■ **TASK DETAILS**
Give back the whole listing below exactly.
-=-=-=-=-
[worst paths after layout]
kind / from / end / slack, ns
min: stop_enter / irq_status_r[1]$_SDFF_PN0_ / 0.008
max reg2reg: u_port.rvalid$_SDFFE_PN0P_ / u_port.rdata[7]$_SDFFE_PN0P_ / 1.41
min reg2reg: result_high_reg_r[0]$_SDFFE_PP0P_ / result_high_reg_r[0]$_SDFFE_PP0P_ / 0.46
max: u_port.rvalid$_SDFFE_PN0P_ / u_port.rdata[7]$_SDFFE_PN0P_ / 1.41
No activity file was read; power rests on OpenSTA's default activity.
-=-=-=-=-
■ **SOLUTION BELOW**
[worst paths after layout]
kind / from / end / slack, ns
min: stop_enter / irq_status_r[1]$_SDFF_PN0_ / 0.008
max reg2reg: u_port.rvalid$_SDFFE_PN0P_ / u_port.rdata[7]$_SDFFE_PN0P_ / 1.41
min reg2reg: result_high_reg_r[0]$_SDFFE_PP0P_ / result_high_reg_r[0]$_SDFFE_PP0P_ / 0.46
max: u_port.rvalid$_SDFFE_PN0P_ / u_port.rdata[7]$_SDFFE_PN0P_ / 1.41
No activity file was read; power rests on OpenSTA's default activity.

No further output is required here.